More news: HIStalk Practice, HIStalk Mobile.
re: the $700 million record Epic install. Wasn’t Kaiser’s over a billion? In fact, wasn’t it $4 billion? Did I misunderstand what you meant?
[From Mr H] Kaiser’s HealthConnect cost was supposedly over $4 billion, but a lot of that was infrastructure like regional data centers for their huge geographic footprint and mammoth size. I don’t know the bed count, but I think I read somewhere that KP as 8,000 beds and Duke has maybe 1,400, so that’s about $500K per bed in both cases. I wouldn’t consider Kaiser a good comparison for healthcare in general.
I’m sorry, but the math on the University of Arkansas Epic deal doesn’t work.
Monetary Cost of Epic: -$87 million
Clinical Savings from Epic: +10 million
Software Savings from Epic: + 2 million
Total Cost of Epic: $75 million
Worst case cost of upgrading other software: $30 million
Difference between installing Epic and upgrading the current stuff: $45 million.
Or roughly $97.15 per resident of Fayetteville AK’s metropolitan area. Hard to believe that Epic (or any system that is currently on the market) will provide that much value over the upgrades to the currently installed stuff especially when measured on a per capita basis.
I love computers, but on a dollar for dollar basis, it seems basic healthcare wins any day (even in a country as well off as the US).
[From Mr. H] The clinical and software savings were yearly, while the $87 million was a one-time cost. If all that works out to be accurate, Epic would pay for itself it 7 years.
Reluctant Epic User and Mr. H – when you include Depreciation and the technology refreshes and upgrades, that level of savings will produce no return within a 20 year horizon. That is the reality. If I were on the Board, I’d push for a stronger business case. It can be made. I remember their CIO being interviewed.

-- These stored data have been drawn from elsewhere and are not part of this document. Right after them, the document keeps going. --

`config.mk`:
```
export PLATFORM = sky130hd
export DESIGN_NAME = mp_adder_seq
export DESIGN_NICKNAME = d
export VERILOG_FILES = /design/src/rtl/mp_adder_pkg.sv /design/src/rtl/adder32.sv /design/src/rtl/mp_adder_seq.sv
export SDC_FILE = /design/constraint.sdc
export NUM_CORES = 1
export LEC_CHECK = 0
export CAP_MARGIN = 20
export CORE_ASPECT_RATIO = 0.75
export CORE_MARGIN = 5
export CORE_UTILIZATION = 25
export DETAILED_ROUTE_END_ITERATION = 8
export REMOVE_ABC_BUFFERS = 1
export SYNTH_ARGS = -nofsm -noshare
export SYNTH_HDL_FRONTEND = slang
export SYNTH_SLANG_ARGS = --single-unit
```
`constraint.sdc`:
```
create_clock -name clk -period 5.3 [get_ports clk]
set_input_delay 0.795 -clock clk [delete_from_list [all_inputs] [get_ports clk]]
set_output_delay 0.795 -clock clk [all_outputs]
set_load 0.005 [all_outputs]
```
$ cat config.mk
export PLATFORM = sky130hd
export DESIGN_NAME = dsp48a1_trace_capture_flat
export DESIGN_NICKNAME = d
export VERILOG_FILES = /design/src/rtl/dsp48a1_trace_capture_if.sv /design/src/rtl/dsp48a1_trace_capture.sv /design/src/flat_wrapper.sv
export SDC_FILE = /design/constraint.sdc
export NUM_CORES = 1
export LEC_CHECK = 0
export BUFFER_PORTS_ARGS = -buffer_cell sky130_fd_sc_hd__buf_2
export CAP_MARGIN = 0
export CORE_ASPECT_RATIO = 1.2
export CORE_MARGIN = 2
export CORE_UTILIZATION = 60
export CTS_CLUSTER_DIAMETER = 40
export CTS_CLUSTER_SIZE = 30
export DETAILED_ROUTE_END_ITERATION = 10
export GPL_ROUTABILITY_DRIVEN = 0
export PLACE_DENSITY = 0.88
export SYNTH_ARGS = -nofsm -noshare
export SYNTH_HDL_FRONTEND = slang
export SYNTH_SLANG_ARGS = --single-unit
$ cat constraint.sdc
create_clock -name CLK -period 10.61 [get_ports CLK]
set_clock_uncertainty 0.05 [all_clocks]
set_input_delay 1.061 -clock CLK [delete_from_list [all_inputs] [get_ports CLK]]
set_output_delay 1.061 -clock CLK [all_outputs]
set_load 0.02 [all_outputs]
[config.mk]
export PLATFORM = sky130hd
export DESIGN_NAME = nexys7seg_scroller
export DESIGN_NICKNAME = d
export VERILOG_FILES = /design/src/rtl/nexys7seg_scroller.sv
export SDC_FILE = /design/constraint.sdc
export NUM_CORES = 1
export LEC_CHECK = 0
export BUFFER_PORTS_ARGS = -buffer_cell sky130_fd_sc_hd__clkbuf_2
export CORE_MARGIN = 2
export CORE_UTILIZATION = 60
export DETAILED_ROUTE_END_ITERATION = 10
export GPL_TIMING_DRIVEN = 0
export PLACE_DENSITY = 0.82
export SLEW_MARGIN = 20
export SYNTH_ARGS = -nofsm -noshare
export SYNTH_HDL_FRONTEND = slang
export SYNTH_SLANG_ARGS = --single-unit
export TNS_END_PERCENT = 30
[constraint.sdc]
create_clock -name clk_i -period 10.55 [get_ports clk_i]
set_input_delay 2.11 -clock clk_i [delete_from_list [all_inputs] [get_ports clk_i]]
set_output_delay 2.11 -clock clk_i [all_outputs]
set_load 0.01 [all_outputs]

He said they were a heavy best-of-breed shop with Eclipsys, McKesson, and GE.
If you can’t integrate your systems, you will have an incredibly difficult hill to climb as one considers the future of bundled payments, continued penalty-based “incentives” from CMS, the principles of accountable care and more-and-more quality measures. Trying to align data standards among three big vendors is a major challenge.

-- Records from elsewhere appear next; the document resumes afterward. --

--- src/rtl/rhythm_hit_judge.sv ---
// rhythm_hit_judge: grades each note as PERFECT / GOOD / MISS from the cycle
// distance between the note-arrival pulse and the debounced push pulse. It also
// keeps a saturating score, combo and max combo for the display stage.
// Optional feature macro: STRAY_PENALTY_EN. When defined, a push with no open
// note counts as a MISS.
module rhythm_hit_judge #(
    parameter int PERFECT_WIN = 1_000_000,
    parameter int GOOD_WIN    = 5_000_000,
    parameter int CNT_W       = 23,
    parameter int SCORE_W     = 16,
    parameter int COMBO_W     = 10,
    parameter int PERFECT_PTS = 2,
    parameter int GOOD_PTS    = 1
) (
    input  logic               i_Clk,
    input  logic               i_Rst,
    input  logic               i_fPush,
    input  logic               i_fNote,
    output logic               o_fPerfect,
    output logic               o_fGood,
    output logic               o_fMiss,
    output logic [1:0]         o_Judge,
    output logic [SCORE_W-1:0] o_Score,
    output logic [COMBO_W-1:0] o_Combo,
    output logic [COMBO_W-1:0] o_MaxCombo
);

    typedef enum logic {S_IDLE = 1'b0, S_OPEN = 1'b1} state_t;

    localparam logic [CNT_W-1:0]   PERFECT_LIM = CNT_W'(PERFECT_WIN);
    localparam logic [CNT_W-1:0]   EXPIRE_CNT  = CNT_W'(GOOD_WIN - 1);
    localparam logic [SCORE_W-1:0] PERFECT_ADD = SCORE_W'(PERFECT_PTS);
    localparam logic [SCORE_W-1:0] GOOD_ADD    = SCORE_W'(GOOD_PTS);

    state_t             state, state_nxt;
    logic [CNT_W-1:0]   cnt_p0, cnt_nxt;

    logic               perfect_p0, good_p0, miss_p0, stray_p0;
    logic [COMBO_W-1:0] combo_inc_p0;
    logic [COMBO_W-1:0] max_inc_p0;

    function automatic logic [SCORE_W-1:0] sat_add_score(
        input logic [SCORE_W-1:0] s,
        input logic [SCORE_W-1:0] pts
    );
        logic [SCORE_W:0] sum;
        sum = {1'b0, s} + {1'b0, pts};
        return sum[SCORE_W] ? {SCORE_W{1'b1}} : sum[SCORE_W-1:0];
    endfunction

    function automatic logic [COMBO_W-1:0] sat_inc_combo(input logic [COMBO_W-1:0] c);
        return (c == {COMBO_W{1'b1}}) ? c : c + COMBO_W'(1);
    endfunction

    // State register: window state and distance counter.
    always_ff @(posedge i_Clk or posedge i_Rst) begin
        if (i_Rst) begin
            state  <= S_IDLE;
            cnt_p0 <= '0;
        end else begin
            state  <= state_nxt;
            cnt_p0 <= cnt_nxt;
        end
    end

    // Next state: a new note always restarts the window; a push or expiry closes it.
    always_comb begin
        state_nxt = state;
        cnt_nxt   = cnt_p0;
        case (state)
            S_IDLE: begin
                if (i_fNote && !i_fPush) begin
                    state_nxt = S_OPEN;
                    cnt_nxt   = '0;
                end
            end
            S_OPEN: begin
                if (i_fNote) begin
                    cnt_nxt = '0;
                end else if (i_fPush || cnt_p0 == EXPIRE_CNT) begin
                    state_nxt = S_IDLE;
                    cnt_nxt   = '0;
                end else begin
                    cnt_nxt = cnt_p0 + CNT_W'(1);
                end
            end
            default: begin
                state_nxt = S_IDLE;
                cnt_nxt   = '0;
            end
        endcase
    end

    // Judgement decode for the current cycle. A push in the expiry cycle still
    // counts as GOOD because the counter has not yet reached GOOD_WIN.
    always_comb begin
        perfect_p0 = 1'b0;
        good_p0    = 1'b0;
        miss_p0    = 1'b0;
        stray_p0   = 1'b0;
        if (state == S_OPEN) begin
            perfect_p0 = i_fPush && (cnt_p0 < PERFECT_LIM);
            good_p0    = i_fPush && (cnt_p0 >= PERFECT_LIM);
            miss_p0    = !i_fPush && (i_fNote || cnt_p0 == EXPIRE_CNT);
        end else begin
            perfect_p0 = i_fPush && i_fNote;
`ifdef STRAY_PENALTY_EN
            stray_p0   = i_fPush && !i_fNote;
`else
            stray_p0   = 1'b0;
`endif
        end
        combo_inc_p0 = sat_inc_combo(o_Combo);
        max_inc_p0   = (combo_inc_p0 > o_MaxCombo) ? combo_inc_p0 : o_MaxCombo;
    end

    // ---- stage p0 -> p1: registered judgement pulses and scoreboard ----
    // Output register: one-cycle pulses plus score / combo bookkeeping.
    always_ff @(posedge i_Clk or posedge i_Rst) begin
        if (i_Rst) begin
            o_fPerfect <= 1'b0;
            o_fGood    <= 1'b0;
            o_fMiss    <= 1'b0;
            o_Judge    <= 2'd0;
            o_Score    <= '0;
            o_Combo    <= '0;
            o_MaxCombo <= '0;
        end else begin
            o_fPerfect <= perfect_p0;
            o_fGood    <= good_p0;
            o_fMiss    <= miss_p0 || stray_p0;
            if (perfect_p0) begin
                o_Judge    <= 2'd1;
                o_Score    <= sat_add_score(o_Score, PERFECT_ADD);
                o_Combo    <= combo_inc_p0;
                o_MaxCombo <= max_inc_p0;
            end else if (good_p0) begin
                o_Judge    <= 2'd2;
                o_Score    <= sat_add_score(o_Score, GOOD_ADD);
                o_Combo    <= combo_inc_p0;
                o_MaxCombo <= max_inc_p0;
            end else if (miss_p0 || stray_p0) begin
                o_Judge <= 2'd3;
                o_Combo <= '0;
            end
        end
    end

endmodule

--- config.mk ---
export PLATFORM = sky130hd
export DESIGN_NAME = rhythm_hit_judge
export DESIGN_NICKNAME = d
export VERILOG_FILES = /design/src/rtl/rhythm_hit_judge.sv
export SDC_FILE = /design/constraint.sdc
export NUM_CORES = 1
export LEC_CHECK = 0
export CORE_MARGIN = 2
export CORE_UTILIZATION = 50
export DETAILED_ROUTE_END_ITERATION = 10
export PLACE_DENSITY = 0.72
export SYNTH_ARGS = -nofsm -noshare
export SYNTH_HDL_FRONTEND = slang
export SYNTH_SLANG_ARGS = --single-unit
--- constraint.sdc ---
create_clock -name i_Clk -period 4.1 [get_ports i_Clk]
set_input_delay 0.615 -clock i_Clk [delete_from_list [all_inputs] [get_ports i_Clk]]
set_output_delay 0.615 -clock i_Clk [all_outputs]
set_load 0.1 [all_outputs]
==> impl_results.md <==
- DRC Markers: 0
- Clock Power Share: 0.216
- Largest family of logic cells by synthesized area: simple AND/OR/NAND/NOR gates
- CTS Root Cell: clkbuf_8
- Status: complete, no violations
- Synth warn: 0
- Wire length on met2: 4.86 mm
- Post-synth EDFFs: 0
- # Max-Cap Violations: 0
- N_diodes: 0
- Final min period: 3.31 ns
- Final std cells w/o fill: 631
- Fill count: 712
- Hold depth: 2
- Final setup vio count: 0
- First-pass detailed-route iteration total: 5
- Num CTS Buffers: 9
- TNS Setup: 0 ns
- Power per Cell Area: 540 nW/um^2
- Routability congestion estimate: just over 0.9
- Via density: 6.05
- Post-synthesis mux area share: 0.0394
- Synth Flop Type: dfrtp_1
- Max Used Layer: met4
- Dpl cell area: 4680 um^2
- CTS sink cnt: 65
- Post-Place Cells: around 620
- CTS tree: built
- Fin crit share: 0.807
- Setup Crit Path Kind: reg -> reg
- Hold Crit Class: reg -> reg
- Share of synthesized cell area in and, or, nand and nor gates: 0.236
- Distinct cells, synth: 66
- Normalized max-slew margin: 0.302
- Worst r2r path cells: 10
- Final nets: 540
- H-tree depth: 3
- Area growth, synth to finish: 16.5%
- Psw: 1270 uW
- Routed via count: 3,816
- Ys async rst share: 1.00
- Internal power: 1370 uW
- Drt initial violations: between 200 and 300
- Worst EP required: 4.35 ns
- Met3 routed WL: 510 um
- Seq/Total Area, Yosys: 0.388
- RSZ-0062 raised after global routing: false
- Post-route antenna net violation count: 0
- Ports: 45
- Hold Fails Final Rpt: 0
- CP max FO: 10
- Sw frac: 0.482
- Clk slew on worst S/H paths: roughly 0.080 ns
- Chip Width: 95.6 um
- Clk Latency, worst-skew pair: about 0.36 ns
- Layout cell share with drive strength beyond 1: 0.0875
- First-pass GRT wire length: 17.1 mm
- Antenna violations before repair: 0
- Die area: roughly 9100 um^2
- CP Launch Type: flip-flop
- Flop and latch count out of synthesis: 65
- Place WS: 0.796 ns
- Area of the mapped netlist: between 4000 and 5000 um^2
- Worst Slack Setup Final: 0.793 ns
- Largest net degree at the start of global routing: between 40 and 50
- Post-Synth XOR/XNOR Area: 0.0334
- Max Slew Vio Count: 0
- Initial core utilization: 0.513
- Total Routing Usage GR: 0.237
- FF-to-FF setup slack: 0.79 ns
- Avg Inst Size Synth: 8.63 um^2
- Leak pwr: 0.00203 uW
- Post-CTS Setup Inserts: 0
- Synthesized instance count: between 400 and 500
- Core area: 8180 um^2
- Slew @ Worst Pin: 1.04 ns
- Worst VDD drop: 227 uV
- Synth Area in Compound Gates: 0.213
- Reg power frac: 0.325
- Clock skew: 0.0123 ns
- Total gr overflow: 0
- Post-synth net total: roughly 510
- Met1 wire length: about 4.6 mm
- Buffers on Ports: 44
- Fin area: 4890 um^2
- Row cnt: 33
- Fmax: 0.302 GHz
- Routed WL per cell: 16.1 um
- Worst setup EP type: flip-flop
- CP arrival: 3.55 ns
- Adder-Cell Fraction of Synth Area: 0.0448
- Total wire length: 10.2 mm
- Final HPWL DP: 7.12 mm
- Gate power share: 0.458
- Die height: 95.6 um
- Clock Tree Buf Depth: 2
- Final Power: 2640 uW
- Post-CTS sizing: 0
- Vias in the first global route: 3,606
- # hold bufs at CTS: 0
-- final timing paths --
kind / start / to
max: o_Combo[0] / o_MaxCombo[4]
min reg2reg: o_Judge[1] / o_Judge[1]
min: o_Judge[1] / o_Judge[1]
max in group asynchronous: i_Rst / cnt_p0[20]
max reg2reg: o_Combo[0] / o_MaxCombo[4]
min in group asynchronous: i_Rst / cnt_p0[0]
-- cells by family after synthesis --
family / count (synthesis)
fa+ha+maj: 15
buf+inv: 46
flops: 65
simple gates: 194
xor+xnor: 16
compound gates: 135
mux: 15
-- synth_stat cells (all sizes together) (9+ instances only) --
master / number / area share
and3: 13 / 0.019
a31oi: 15 / 0.022
dfrtp: 65 / 0.39
mux2: 12 / 0.032
buf: 10 / 0.013
nand2: 56 / 0.051
inv: 23 / 0.021
nor3: 14 / 0.018
clkbuf: 13 / 0.012
nand3: 26 / 0.031
nand4: 17 / 0.028
nor2: 43 / 0.041
a21oi: 23 / 0.028
ha: 15 / 0.045
o21ai: 48 / 0.057
xnor2: 9 / 0.019
-- state kept, by name, summed over array words and instances (netlist names) --
| register | flops |
|---|---|
| o_fMiss | 1 |
| o_fGood | 1 |
| o_fPerfect | 1 |
| o_MaxCombo | 10 |
| o_Judge | 2 |
| o_Score | 16 |
| cnt_p0 | 23 |
| state | 1 |
| o_Combo | 10 |
-- power groups by stage --
stage               clock (uW)  combinational, uW  sequential, uW
floorplan                    0                425            1370
global placement             0               1190             863
detailed placement           0               1210             867
CTS                        581               1220             855
global route               609               1280             877
finish                     571               1210             859
-- worst max-delay path, cell delays in order, from the launching register on --
cell and delay (ns):
dfrtp_1 0.47, ha_1 0.36, nand3_1 0.20, nor2_2 0.25
mux2_2 0.40, ha_1 0.31, a21o_1 0.17, a221oi_1 0.24
o21ai_0 0.15, o211ai_2 0.24, mux2_2 0.39
-- placed cells by master, fill, tap and decap left out, drive strengths merged, types with 14 or more instances in the layout --
cell type      netlist  routed
nand3               26      26
inv                 23      24
clkdlybuf4s50        0      44
dfrtp               65      65
nor3                14      14
nand4               17      17
ha                  15      15
o21ai               48      48
a21oi               23      23
nor2                43      43
nand2               56      56
a31oi               15      15
-- layer usage --
| metal | global-route usage | vias to the layer above |
|---|---|---|
| met5 | 0 | - |
| met4 | 0.102 | 0 |
| met3 | 0.0340 | 13 |
| li1 | - | 1860 |
| met1 | 0.320 | 1822 |
| met2 | 0.379 | 121 |
-- per-stage QoR --
stage / utilization / hold WS (ns)
6_report: 0.598 / 0.520
5_1_grt: 0.598 / 0.547
4_1_cts: 0.598 / 0.522
3_5_place_dp: 0.573 / 0.510
3_3_place_gp: 0.573 / 0.497
2_1_floorplan: - / 0.466
-- layout make-up --
cell class                      count  area, um^2  share of cell area
Tap cell                          105         131              0.0269
Inverter                           23        86.3              0.0177
Clock buffer                       10         138              0.0282
Clock inverter                      6        66.3              0.0136
Timing Repair Buffer               47         463              0.0948
Sequential cell                    65        1630               0.333
Multi-Input combinational cell    375        2370               0.486
No activity file was read; power rests on OpenSTA's default activity.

It’s truly amazing how hospitals can plunk down that kind of capital expenditure without a detailed analysis of what they get for their money. The first thing I have to wonder is how much beyond the $87 million will it actually cost to get the Epic system up and running? After all, Duke spent $700 million, and UAMS isn’t 10x more efficient (or 1/10th the size) of Duke. $10 million/year in clinical improvements also sounds absurd – is it $10 million more than they would’ve annually gotten by doing the upgrade? Is their hospital so poorly run at the moment that their current EMR is leaving $10 million/year in savings on the table? Where does Epic specifically generate this $10 million per year in efficiencies above and beyond either current or upgraded EMR state? Could they have bought another EMR altogether, at a fraction of the price, and still attained the same clinical efficiencies? This number sounds imaginary to me and will never be realized. I can somewhat believe the reduced maintenance costs in going from best of breed to single vendor and maintaining fewer interfaces, but I have a feeling this is a bit of an inflated number passed along by Epic salespeople. The reality is that Epic is not cheap to operate, even if there are fewer interfaces involved. This all just sounds like a poorly built financial argument to justify what amounts to a questionable capital expenditure – all too often par for the course for hospital management.